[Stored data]
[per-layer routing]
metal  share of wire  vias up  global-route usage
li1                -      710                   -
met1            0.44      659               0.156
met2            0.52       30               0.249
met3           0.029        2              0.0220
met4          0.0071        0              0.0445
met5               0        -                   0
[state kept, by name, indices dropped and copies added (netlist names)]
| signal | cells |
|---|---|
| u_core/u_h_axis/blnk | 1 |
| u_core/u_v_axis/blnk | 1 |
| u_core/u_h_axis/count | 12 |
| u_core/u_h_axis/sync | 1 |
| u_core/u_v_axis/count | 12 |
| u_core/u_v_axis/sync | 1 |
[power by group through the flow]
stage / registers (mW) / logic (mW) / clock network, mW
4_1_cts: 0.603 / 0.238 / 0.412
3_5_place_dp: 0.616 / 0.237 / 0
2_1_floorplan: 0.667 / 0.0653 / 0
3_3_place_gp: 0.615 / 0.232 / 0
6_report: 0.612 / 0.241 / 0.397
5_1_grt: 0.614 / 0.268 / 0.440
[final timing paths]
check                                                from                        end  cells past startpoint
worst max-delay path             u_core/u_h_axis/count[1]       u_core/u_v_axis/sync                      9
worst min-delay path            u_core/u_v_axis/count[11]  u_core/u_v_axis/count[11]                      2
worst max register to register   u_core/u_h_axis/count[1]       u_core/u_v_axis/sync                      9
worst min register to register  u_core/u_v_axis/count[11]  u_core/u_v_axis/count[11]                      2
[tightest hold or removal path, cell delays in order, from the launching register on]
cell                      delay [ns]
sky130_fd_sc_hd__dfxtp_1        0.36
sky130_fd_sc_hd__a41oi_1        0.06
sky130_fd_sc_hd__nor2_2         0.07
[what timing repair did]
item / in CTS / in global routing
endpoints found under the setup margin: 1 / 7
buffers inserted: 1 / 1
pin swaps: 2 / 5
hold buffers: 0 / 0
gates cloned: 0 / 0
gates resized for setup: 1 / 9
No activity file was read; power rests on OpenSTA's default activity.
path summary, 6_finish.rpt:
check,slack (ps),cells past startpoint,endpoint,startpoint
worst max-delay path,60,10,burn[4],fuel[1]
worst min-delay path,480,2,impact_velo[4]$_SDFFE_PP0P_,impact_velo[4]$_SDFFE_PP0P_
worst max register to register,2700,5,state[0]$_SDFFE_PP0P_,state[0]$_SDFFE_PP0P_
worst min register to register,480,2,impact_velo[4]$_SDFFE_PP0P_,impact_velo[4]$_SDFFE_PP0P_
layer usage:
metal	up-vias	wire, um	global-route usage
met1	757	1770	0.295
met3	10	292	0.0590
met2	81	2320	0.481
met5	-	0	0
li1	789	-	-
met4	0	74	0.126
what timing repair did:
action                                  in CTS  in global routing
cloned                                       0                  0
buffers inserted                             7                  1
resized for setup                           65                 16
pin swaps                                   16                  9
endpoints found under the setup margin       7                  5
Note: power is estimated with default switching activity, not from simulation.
### config.mk
export PLATFORM = sky130hd
export DESIGN_NAME = i2c_tmp101_reader
export DESIGN_NICKNAME = d
export VERILOG_FILES = /design/src/rtl/i2c_pkg.sv /design/src/rtl/i2c_phase_timer.sv /design/src/rtl/i2c_tmp101_reader.sv
export SDC_FILE = /design/constraint.sdc
export NUM_CORES = 1
export LEC_CHECK = 0
export ABC_AREA = 1
export BUFFER_PORTS_ARGS = -buffer_cell sky130_fd_sc_hd__buf_2
export CAP_MARGIN = 20
export CORE_AREA = 10 10 83 85
export CTS_CLUSTER_SIZE = 30
export DETAILED_ROUTE_END_ITERATION = 12
export DIE_AREA = 0 0 93 95
export PLACE_DENSITY = 0.71
export SYNTH_ARGS = -nofsm -noshare
export SYNTH_HDL_FRONTEND = slang
export SYNTH_SLANG_ARGS = --single-unit
### constraint.sdc
create_clock -name CLOCK -period 1.62 [get_ports CLOCK]
set_input_delay 0.324 -clock CLOCK [delete_from_list [all_inputs] [get_ports CLOCK]]
set_output_delay 0.324 -clock CLOCK [all_outputs]
set_load 0.005 [all_outputs]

**WHAT IS EXPECTED:** Retype the entries exactly; leave nothing out.

**RESULT:**
[per-layer routing]
metal  share of wire  vias up  global-route usage
li1                -      710                   -
met1            0.44      659               0.156
met2            0.52       30               0.249
met3           0.029        2              0.0220
met4          0.0071        0              0.0445
met5               0        -                   0
[state kept, by name, indices dropped and copies added (netlist names)]
| signal | cells |
|---|---|
| u_core/u_h_axis/blnk | 1 |
| u_core/u_v_axis/blnk | 1 |
| u_core/u_h_axis/count | 12 |
| u_core/u_h_axis/sync | 1 |
| u_core/u_v_axis/count | 12 |
| u_core/u_v_axis/sync | 1 |
[power by group through the flow]
stage / registers (mW) / logic (mW) / clock network, mW
4_1_cts: 0.603 / 0.238 / 0.412
3_5_place_dp: 0.616 / 0.237 / 0
2_1_floorplan: 0.667 / 0.0653 / 0
3_3_place_gp: 0.615 / 0.232 / 0
6_report: 0.612 / 0.241 / 0.397
5_1_grt: 0.614 / 0.268 / 0.440
[final timing paths]
check                                                from                        end  cells past startpoint
worst max-delay path             u_core/u_h_axis/count[1]       u_core/u_v_axis/sync                      9
worst min-delay path            u_core/u_v_axis/count[11]  u_core/u_v_axis/count[11]                      2
worst max register to register   u_core/u_h_axis/count[1]       u_core/u_v_axis/sync                      9
worst min register to register  u_core/u_v_axis/count[11]  u_core/u_v_axis/count[11]                      2
[tightest hold or removal path, cell delays in order, from the launching register on]
cell                      delay [ns]
sky130_fd_sc_hd__dfxtp_1        0.36
sky130_fd_sc_hd__a41oi_1        0.06
sky130_fd_sc_hd__nor2_2         0.07
[what timing repair did]
item / in CTS / in global routing
endpoints found under the setup margin: 1 / 7
buffers inserted: 1 / 1
pin swaps: 2 / 5
hold buffers: 0 / 0
gates cloned: 0 / 0
gates resized for setup: 1 / 9
No activity file was read; power rests on OpenSTA's default activity.
path summary, 6_finish.rpt:
check,slack (ps),cells past startpoint,endpoint,startpoint
worst max-delay path,60,10,burn[4],fuel[1]
worst min-delay path,480,2,impact_velo[4]$_SDFFE_PP0P_,impact_velo[4]$_SDFFE_PP0P_
worst max register to register,2700,5,state[0]$_SDFFE_PP0P_,state[0]$_SDFFE_PP0P_
worst min register to register,480,2,impact_velo[4]$_SDFFE_PP0P_,impact_velo[4]$_SDFFE_PP0P_
layer usage:
metal	up-vias	wire, um	global-route usage
met1	757	1770	0.295
met3	10	292	0.0590
met2	81	2320	0.481
met5	-	0	0
li1	789	-	-
met4	0	74	0.126
what timing repair did:
action                                  in CTS  in global routing
cloned                                       0                  0
buffers inserted                             7                  1
resized for setup                           65                 16
pin swaps                                   16                  9
endpoints found under the setup margin       7                  5
Note: power is estimated with default switching activity, not from simulation.
### config.mk
export PLATFORM = sky130hd
export DESIGN_NAME = i2c_tmp101_reader
export DESIGN_NICKNAME = d
export VERILOG_FILES = /design/src/rtl/i2c_pkg.sv /design/src/rtl/i2c_phase_timer.sv /design/src/rtl/i2c_tmp101_reader.sv
export SDC_FILE = /design/constraint.sdc
export NUM_CORES = 1
export LEC_CHECK = 0
export ABC_AREA = 1
export BUFFER_PORTS_ARGS = -buffer_cell sky130_fd_sc_hd__buf_2
export CAP_MARGIN = 20
export CORE_AREA = 10 10 83 85
export CTS_CLUSTER_SIZE = 30
export DETAILED_ROUTE_END_ITERATION = 12
export DIE_AREA = 0 0 93 95
export PLACE_DENSITY = 0.71
export SYNTH_ARGS = -nofsm -noshare
export SYNTH_HDL_FRONTEND = slang
export SYNTH_SLANG_ARGS = --single-unit
### constraint.sdc
create_clock -name CLOCK -period 1.62 [get_ports CLOCK]
set_input_delay 0.324 -clock CLOCK [delete_from_list [all_inputs] [get_ports CLOCK]]
set_output_delay 0.324 -clock CLOCK [all_outputs]
set_load 0.005 [all_outputs]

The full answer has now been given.